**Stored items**
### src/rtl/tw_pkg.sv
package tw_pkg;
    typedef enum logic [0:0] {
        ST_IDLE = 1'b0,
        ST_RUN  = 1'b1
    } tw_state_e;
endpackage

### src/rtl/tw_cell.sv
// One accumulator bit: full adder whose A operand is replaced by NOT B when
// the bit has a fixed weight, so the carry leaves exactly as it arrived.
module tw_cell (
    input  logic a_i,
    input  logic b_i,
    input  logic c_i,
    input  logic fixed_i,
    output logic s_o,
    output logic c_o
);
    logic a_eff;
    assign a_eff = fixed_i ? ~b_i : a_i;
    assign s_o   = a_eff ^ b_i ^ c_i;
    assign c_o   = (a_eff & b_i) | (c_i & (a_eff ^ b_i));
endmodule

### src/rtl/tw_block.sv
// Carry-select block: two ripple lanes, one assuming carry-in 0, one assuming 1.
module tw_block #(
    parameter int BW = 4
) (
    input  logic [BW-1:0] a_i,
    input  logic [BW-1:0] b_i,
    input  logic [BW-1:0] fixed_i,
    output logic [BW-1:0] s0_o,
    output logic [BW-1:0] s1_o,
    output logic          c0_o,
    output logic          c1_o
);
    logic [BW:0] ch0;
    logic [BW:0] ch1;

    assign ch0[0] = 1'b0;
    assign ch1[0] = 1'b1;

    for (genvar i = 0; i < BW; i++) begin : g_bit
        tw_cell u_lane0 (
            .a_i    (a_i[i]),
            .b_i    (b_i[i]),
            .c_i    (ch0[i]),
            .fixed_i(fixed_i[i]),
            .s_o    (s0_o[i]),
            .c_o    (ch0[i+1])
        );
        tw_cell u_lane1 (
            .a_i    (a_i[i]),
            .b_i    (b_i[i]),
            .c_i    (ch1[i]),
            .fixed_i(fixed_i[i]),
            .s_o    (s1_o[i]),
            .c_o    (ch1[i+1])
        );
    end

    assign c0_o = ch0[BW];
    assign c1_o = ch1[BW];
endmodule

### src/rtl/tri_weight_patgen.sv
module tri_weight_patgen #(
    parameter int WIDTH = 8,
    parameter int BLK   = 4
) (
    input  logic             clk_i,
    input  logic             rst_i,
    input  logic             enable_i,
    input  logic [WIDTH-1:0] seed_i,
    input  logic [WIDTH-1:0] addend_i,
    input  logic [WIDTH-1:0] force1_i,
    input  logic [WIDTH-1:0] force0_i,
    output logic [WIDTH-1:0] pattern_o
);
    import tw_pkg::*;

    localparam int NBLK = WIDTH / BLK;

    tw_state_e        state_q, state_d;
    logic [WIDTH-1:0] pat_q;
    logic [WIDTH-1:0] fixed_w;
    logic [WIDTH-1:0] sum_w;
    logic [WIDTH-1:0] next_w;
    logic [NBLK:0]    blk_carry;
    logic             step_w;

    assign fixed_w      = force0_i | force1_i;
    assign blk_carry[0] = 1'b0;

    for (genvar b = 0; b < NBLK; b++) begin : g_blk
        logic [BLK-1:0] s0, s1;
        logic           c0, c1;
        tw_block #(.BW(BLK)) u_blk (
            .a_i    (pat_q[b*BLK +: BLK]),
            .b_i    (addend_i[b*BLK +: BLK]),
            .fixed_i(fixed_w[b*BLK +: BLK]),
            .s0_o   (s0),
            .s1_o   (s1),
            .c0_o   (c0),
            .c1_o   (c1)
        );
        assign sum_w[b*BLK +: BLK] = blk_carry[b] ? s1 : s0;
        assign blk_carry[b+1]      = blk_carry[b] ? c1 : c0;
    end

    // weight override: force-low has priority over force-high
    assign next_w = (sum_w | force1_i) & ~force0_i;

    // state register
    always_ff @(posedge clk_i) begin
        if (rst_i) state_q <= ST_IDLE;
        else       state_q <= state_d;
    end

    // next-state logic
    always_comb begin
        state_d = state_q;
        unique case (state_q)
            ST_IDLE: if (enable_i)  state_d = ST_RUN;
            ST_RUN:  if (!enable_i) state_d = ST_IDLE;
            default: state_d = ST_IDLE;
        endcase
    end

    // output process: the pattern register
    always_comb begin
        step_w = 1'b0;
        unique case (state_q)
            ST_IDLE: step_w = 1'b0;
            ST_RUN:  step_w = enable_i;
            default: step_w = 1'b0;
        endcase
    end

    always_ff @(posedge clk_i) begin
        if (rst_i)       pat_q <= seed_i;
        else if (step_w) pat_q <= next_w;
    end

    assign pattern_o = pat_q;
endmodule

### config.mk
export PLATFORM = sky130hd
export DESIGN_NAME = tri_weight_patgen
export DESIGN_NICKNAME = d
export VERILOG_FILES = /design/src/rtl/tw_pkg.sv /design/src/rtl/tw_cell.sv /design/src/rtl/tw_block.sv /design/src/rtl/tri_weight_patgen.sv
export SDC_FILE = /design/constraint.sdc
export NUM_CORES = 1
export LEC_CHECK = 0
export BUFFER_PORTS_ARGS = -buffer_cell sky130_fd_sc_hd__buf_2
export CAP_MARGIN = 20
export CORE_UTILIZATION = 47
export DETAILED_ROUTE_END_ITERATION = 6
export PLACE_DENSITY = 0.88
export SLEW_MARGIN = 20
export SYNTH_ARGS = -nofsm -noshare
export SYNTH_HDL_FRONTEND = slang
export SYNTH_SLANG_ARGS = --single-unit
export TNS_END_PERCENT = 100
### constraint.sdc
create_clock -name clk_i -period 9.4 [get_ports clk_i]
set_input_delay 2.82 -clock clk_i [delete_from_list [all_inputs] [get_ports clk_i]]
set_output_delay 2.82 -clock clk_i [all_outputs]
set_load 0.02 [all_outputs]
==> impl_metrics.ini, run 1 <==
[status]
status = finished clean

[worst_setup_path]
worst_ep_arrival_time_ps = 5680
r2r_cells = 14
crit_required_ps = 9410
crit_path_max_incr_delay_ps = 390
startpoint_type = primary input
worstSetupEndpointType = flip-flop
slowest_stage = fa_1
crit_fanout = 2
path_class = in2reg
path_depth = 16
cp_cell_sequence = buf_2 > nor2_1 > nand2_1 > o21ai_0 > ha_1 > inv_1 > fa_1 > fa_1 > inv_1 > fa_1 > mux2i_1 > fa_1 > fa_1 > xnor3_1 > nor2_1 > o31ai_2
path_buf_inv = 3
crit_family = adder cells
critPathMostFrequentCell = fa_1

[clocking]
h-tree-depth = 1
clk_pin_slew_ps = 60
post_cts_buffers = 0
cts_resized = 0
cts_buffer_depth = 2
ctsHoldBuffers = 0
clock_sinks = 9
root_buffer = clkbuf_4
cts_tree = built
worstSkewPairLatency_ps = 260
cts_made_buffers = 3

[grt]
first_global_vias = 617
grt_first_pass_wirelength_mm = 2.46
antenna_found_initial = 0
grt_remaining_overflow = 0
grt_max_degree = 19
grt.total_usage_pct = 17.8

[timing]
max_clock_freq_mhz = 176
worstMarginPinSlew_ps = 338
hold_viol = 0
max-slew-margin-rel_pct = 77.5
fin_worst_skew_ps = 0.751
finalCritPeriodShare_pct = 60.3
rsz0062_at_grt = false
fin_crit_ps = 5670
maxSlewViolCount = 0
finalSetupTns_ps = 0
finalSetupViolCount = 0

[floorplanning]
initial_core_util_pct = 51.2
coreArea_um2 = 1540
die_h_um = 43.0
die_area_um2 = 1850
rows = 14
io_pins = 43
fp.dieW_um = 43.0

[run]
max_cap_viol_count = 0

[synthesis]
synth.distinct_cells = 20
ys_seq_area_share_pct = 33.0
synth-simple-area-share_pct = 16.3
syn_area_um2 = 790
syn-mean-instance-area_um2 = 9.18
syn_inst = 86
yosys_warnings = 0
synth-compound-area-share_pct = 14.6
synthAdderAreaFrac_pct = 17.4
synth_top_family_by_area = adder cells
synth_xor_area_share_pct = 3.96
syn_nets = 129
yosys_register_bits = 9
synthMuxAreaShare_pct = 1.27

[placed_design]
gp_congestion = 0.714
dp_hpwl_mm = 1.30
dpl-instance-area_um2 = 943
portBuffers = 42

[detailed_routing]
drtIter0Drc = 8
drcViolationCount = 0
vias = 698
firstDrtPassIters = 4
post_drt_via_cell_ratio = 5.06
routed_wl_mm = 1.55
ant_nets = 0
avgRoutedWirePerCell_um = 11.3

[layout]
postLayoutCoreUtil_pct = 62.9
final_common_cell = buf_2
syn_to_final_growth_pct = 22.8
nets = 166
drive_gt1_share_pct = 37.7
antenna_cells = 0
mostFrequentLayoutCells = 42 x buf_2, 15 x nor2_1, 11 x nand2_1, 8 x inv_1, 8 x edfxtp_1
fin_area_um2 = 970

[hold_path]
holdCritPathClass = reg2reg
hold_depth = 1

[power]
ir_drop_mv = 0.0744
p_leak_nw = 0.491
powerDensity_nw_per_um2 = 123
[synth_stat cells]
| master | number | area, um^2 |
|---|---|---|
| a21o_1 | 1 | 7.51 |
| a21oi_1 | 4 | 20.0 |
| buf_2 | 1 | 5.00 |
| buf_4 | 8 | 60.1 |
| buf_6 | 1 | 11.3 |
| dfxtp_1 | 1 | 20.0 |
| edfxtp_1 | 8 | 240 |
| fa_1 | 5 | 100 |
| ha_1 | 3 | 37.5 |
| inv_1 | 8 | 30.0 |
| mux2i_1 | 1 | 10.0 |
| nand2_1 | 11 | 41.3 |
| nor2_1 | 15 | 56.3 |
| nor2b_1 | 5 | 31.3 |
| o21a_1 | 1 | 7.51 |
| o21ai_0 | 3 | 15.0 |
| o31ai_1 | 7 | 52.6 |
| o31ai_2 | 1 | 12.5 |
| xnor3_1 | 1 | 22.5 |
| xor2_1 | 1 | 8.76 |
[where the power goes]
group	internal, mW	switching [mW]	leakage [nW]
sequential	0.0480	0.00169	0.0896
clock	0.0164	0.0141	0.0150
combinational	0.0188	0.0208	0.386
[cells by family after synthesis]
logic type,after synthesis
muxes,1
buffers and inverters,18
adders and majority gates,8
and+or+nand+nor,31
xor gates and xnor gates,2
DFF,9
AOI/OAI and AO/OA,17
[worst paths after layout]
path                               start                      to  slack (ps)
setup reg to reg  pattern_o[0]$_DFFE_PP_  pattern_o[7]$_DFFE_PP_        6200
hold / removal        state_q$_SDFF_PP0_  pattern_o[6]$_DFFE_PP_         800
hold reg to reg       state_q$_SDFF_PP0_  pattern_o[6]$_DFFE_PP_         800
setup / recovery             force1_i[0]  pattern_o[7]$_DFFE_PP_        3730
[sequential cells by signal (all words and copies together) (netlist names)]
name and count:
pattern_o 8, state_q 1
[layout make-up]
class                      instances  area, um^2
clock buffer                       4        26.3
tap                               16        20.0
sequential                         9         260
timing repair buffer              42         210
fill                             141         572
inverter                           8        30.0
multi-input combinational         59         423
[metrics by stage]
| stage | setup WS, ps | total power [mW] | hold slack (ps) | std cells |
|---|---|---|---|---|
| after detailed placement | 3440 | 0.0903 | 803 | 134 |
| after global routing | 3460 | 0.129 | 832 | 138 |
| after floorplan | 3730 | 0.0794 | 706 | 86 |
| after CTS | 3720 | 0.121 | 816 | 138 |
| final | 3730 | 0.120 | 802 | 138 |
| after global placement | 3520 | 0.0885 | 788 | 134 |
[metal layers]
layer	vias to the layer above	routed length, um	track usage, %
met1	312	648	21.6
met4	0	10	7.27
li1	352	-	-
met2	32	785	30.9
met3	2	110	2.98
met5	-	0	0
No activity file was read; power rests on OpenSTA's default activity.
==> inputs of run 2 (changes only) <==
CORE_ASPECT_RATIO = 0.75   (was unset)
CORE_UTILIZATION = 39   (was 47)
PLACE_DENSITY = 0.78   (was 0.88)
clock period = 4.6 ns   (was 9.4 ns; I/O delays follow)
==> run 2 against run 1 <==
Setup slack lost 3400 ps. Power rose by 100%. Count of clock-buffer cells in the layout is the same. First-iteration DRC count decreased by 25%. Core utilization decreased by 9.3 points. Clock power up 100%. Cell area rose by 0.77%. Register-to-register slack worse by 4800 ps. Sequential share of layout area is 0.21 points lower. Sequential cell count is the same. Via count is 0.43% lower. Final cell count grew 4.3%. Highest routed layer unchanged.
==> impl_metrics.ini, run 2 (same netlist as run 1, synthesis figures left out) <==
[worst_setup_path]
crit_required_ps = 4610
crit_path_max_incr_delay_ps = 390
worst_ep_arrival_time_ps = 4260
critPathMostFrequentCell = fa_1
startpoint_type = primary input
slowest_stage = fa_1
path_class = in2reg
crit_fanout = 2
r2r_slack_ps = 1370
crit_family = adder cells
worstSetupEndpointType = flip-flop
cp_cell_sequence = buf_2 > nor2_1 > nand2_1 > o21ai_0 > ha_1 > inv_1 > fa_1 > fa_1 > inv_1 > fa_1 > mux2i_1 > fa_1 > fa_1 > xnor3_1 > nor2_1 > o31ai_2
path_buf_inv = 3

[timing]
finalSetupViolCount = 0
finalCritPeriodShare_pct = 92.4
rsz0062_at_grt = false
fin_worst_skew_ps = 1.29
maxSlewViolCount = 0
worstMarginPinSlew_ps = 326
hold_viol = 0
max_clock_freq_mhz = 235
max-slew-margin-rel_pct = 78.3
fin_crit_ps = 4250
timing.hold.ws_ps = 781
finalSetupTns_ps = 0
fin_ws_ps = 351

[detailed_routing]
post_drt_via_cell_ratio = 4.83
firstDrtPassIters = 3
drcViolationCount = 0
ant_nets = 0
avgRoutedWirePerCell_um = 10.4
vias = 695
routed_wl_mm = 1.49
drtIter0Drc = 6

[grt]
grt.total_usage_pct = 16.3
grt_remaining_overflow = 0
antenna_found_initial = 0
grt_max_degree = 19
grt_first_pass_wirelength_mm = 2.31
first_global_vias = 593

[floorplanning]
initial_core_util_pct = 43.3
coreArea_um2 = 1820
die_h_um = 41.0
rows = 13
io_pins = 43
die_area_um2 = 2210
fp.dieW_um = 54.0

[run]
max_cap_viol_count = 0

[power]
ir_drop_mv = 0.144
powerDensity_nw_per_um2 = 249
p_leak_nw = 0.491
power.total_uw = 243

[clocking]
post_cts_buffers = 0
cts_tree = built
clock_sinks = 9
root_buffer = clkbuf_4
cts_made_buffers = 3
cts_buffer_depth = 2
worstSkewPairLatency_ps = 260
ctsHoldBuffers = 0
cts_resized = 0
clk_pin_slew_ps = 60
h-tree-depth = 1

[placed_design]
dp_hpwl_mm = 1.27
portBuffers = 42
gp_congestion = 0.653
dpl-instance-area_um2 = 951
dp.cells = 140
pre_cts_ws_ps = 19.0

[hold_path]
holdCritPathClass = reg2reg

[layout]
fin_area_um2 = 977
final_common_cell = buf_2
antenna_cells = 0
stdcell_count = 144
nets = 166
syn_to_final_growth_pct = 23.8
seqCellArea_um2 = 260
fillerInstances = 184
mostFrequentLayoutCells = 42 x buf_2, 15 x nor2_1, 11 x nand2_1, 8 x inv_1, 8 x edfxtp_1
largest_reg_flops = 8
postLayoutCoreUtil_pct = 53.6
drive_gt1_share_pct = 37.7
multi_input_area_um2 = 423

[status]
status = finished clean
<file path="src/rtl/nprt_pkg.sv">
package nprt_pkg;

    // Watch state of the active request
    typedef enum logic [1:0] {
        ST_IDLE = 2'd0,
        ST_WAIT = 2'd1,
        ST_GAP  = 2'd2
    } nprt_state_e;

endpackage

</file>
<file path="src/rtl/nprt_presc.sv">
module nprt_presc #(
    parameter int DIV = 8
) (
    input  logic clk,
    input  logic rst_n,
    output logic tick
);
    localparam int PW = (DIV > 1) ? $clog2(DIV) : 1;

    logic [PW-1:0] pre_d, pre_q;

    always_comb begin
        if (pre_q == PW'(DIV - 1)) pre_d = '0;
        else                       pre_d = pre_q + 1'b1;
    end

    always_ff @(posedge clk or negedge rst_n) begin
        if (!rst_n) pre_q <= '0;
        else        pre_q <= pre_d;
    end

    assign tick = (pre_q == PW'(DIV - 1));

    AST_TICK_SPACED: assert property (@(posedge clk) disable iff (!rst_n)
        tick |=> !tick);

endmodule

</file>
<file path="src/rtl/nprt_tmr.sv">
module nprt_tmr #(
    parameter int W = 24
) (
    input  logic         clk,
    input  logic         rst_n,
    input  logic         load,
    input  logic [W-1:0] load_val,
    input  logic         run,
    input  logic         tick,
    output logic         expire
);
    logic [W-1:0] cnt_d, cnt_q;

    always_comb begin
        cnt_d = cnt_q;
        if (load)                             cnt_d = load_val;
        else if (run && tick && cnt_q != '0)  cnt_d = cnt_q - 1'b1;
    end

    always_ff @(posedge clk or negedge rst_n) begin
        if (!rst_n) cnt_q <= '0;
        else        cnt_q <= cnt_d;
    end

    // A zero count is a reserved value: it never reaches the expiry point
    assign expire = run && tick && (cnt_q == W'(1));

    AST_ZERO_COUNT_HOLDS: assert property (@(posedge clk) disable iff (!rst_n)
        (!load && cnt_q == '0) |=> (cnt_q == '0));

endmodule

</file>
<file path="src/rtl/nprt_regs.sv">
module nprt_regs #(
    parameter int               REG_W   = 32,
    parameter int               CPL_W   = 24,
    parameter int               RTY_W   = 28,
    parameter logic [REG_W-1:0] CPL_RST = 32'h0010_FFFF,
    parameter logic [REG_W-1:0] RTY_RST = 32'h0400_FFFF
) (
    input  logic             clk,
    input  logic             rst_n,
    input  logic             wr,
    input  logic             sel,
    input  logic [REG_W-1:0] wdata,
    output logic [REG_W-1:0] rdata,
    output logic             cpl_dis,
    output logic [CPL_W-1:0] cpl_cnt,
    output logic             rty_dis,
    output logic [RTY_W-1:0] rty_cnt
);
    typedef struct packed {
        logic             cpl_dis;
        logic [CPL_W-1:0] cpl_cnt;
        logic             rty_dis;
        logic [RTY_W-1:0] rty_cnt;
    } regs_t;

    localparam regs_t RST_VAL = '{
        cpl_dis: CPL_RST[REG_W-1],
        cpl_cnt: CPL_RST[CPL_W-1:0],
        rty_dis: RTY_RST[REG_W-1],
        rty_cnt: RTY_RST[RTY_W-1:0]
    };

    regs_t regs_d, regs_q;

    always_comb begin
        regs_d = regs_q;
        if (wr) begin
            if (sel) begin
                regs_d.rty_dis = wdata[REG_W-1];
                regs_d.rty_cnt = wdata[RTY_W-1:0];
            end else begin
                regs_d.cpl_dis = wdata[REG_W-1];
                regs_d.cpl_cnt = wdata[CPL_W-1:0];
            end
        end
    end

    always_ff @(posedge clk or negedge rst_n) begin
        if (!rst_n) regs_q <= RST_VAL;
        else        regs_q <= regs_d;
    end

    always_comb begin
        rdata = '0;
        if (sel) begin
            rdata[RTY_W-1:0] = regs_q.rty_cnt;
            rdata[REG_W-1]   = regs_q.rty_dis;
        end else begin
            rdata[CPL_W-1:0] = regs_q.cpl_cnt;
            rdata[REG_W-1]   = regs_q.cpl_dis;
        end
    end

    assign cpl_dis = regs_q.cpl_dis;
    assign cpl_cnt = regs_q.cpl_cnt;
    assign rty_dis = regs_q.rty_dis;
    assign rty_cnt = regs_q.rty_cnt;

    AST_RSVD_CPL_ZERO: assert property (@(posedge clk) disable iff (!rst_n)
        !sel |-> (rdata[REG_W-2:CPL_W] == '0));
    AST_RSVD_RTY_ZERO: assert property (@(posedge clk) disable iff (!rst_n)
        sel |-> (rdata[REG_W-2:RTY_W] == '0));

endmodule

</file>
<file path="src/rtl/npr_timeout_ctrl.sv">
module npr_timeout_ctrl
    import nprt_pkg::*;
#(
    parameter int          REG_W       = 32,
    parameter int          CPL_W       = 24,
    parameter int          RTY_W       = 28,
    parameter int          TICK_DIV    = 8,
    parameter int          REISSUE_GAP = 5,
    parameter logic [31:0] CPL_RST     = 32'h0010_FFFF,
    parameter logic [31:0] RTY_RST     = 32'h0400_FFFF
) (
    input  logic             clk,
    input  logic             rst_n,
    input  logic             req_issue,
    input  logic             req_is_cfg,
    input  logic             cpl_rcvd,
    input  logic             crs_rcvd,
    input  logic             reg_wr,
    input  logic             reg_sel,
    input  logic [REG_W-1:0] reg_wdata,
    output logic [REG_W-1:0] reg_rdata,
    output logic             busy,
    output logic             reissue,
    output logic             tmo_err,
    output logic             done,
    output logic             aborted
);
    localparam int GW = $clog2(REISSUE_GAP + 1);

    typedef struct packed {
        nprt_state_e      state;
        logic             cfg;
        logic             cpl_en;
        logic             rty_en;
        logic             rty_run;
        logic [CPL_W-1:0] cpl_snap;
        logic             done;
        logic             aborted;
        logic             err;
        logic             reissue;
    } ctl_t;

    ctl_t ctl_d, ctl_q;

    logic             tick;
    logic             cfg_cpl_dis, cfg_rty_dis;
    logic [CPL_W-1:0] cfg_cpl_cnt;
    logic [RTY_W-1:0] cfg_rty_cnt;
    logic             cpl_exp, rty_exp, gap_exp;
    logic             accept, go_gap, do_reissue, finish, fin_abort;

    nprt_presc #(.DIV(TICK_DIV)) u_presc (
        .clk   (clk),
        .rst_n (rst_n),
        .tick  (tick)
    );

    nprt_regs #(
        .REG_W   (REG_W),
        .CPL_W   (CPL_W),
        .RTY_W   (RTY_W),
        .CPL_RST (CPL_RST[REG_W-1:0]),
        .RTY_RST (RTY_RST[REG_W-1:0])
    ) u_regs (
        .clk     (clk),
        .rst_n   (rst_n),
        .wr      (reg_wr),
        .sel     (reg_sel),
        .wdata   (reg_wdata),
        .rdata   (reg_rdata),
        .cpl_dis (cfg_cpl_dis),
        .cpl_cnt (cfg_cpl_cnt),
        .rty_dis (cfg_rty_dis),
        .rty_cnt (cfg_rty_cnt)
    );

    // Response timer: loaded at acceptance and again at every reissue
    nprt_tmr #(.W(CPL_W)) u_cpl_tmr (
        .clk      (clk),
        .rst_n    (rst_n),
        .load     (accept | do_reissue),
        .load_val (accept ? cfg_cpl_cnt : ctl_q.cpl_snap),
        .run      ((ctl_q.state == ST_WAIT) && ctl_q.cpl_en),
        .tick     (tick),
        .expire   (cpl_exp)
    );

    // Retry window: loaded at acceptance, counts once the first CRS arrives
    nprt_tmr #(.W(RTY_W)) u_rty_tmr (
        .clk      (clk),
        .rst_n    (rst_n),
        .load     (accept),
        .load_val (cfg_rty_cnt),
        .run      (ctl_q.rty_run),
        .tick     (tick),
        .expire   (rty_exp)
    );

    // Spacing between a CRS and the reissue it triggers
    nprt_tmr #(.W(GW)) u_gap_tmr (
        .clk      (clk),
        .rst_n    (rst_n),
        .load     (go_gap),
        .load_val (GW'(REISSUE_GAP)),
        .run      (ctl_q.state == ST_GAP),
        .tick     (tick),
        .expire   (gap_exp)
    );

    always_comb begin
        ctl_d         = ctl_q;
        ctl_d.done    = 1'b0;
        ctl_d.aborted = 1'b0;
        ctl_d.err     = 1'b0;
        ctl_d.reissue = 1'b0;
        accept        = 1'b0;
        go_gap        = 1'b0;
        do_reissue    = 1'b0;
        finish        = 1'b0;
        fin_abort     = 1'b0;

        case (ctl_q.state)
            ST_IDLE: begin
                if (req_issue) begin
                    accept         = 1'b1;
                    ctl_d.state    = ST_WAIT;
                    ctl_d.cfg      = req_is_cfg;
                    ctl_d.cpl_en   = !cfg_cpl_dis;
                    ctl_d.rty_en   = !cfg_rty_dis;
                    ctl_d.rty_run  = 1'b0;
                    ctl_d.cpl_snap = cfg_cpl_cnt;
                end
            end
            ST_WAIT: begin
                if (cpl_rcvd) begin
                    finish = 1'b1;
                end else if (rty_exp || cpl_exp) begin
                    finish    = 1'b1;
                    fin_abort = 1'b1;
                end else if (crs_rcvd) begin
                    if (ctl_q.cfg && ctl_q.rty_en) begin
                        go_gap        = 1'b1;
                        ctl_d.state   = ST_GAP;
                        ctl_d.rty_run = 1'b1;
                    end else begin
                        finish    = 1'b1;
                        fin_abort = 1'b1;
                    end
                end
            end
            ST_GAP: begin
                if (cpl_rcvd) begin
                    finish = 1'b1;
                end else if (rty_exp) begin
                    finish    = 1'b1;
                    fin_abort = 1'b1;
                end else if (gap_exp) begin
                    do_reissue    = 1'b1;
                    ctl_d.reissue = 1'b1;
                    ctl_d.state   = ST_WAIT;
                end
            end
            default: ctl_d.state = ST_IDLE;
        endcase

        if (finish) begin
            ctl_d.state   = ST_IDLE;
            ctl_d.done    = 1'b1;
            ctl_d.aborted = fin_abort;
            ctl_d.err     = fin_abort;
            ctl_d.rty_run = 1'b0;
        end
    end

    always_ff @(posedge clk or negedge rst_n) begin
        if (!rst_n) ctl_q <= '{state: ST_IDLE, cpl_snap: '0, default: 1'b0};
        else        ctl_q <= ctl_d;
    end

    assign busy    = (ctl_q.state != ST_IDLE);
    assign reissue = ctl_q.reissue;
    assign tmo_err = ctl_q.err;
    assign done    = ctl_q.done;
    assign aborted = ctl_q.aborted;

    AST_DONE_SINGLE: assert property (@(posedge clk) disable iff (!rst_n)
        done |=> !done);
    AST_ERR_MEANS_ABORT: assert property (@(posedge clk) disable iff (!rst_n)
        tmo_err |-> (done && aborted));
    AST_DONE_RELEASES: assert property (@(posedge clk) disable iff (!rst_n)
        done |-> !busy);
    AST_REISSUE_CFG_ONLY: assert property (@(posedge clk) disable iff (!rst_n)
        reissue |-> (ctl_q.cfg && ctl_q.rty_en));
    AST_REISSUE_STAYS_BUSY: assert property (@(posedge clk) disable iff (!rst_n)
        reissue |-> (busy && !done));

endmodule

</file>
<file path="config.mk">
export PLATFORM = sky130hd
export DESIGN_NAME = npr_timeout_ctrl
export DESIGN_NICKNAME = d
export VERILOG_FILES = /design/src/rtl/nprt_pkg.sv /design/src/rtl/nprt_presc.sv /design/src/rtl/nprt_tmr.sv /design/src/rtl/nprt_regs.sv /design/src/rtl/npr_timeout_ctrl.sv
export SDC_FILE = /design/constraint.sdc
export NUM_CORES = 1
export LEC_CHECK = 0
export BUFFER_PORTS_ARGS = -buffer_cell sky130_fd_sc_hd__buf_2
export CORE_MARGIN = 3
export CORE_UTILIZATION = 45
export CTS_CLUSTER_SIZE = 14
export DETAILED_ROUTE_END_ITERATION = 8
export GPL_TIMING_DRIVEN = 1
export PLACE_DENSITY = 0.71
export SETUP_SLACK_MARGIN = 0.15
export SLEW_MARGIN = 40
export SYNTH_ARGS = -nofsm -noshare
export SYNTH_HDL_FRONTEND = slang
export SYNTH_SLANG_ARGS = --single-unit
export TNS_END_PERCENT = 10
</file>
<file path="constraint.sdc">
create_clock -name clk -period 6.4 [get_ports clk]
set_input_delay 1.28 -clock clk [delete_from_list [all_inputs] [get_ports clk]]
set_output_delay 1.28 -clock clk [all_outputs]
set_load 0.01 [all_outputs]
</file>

**Problem to work on**
Please return only the lines above, starting at the line that has "fin_worst_skew_ps = 1.29" and ending at the line that has "firstDrtPassIters = 3", keeping both and leaving each one unchanged.

**Answer**
fin_worst_skew_ps = 1.29
maxSlewViolCount = 0
worstMarginPinSlew_ps = 326
hold_viol = 0
max_clock_freq_mhz = 235
max-slew-margin-rel_pct = 78.3
fin_crit_ps = 4250
timing.hold.ws_ps = 781
finalSetupTns_ps = 0
fin_ws_ps = 351

[detailed_routing]
post_drt_via_cell_ratio = 4.83
firstDrtPassIters = 3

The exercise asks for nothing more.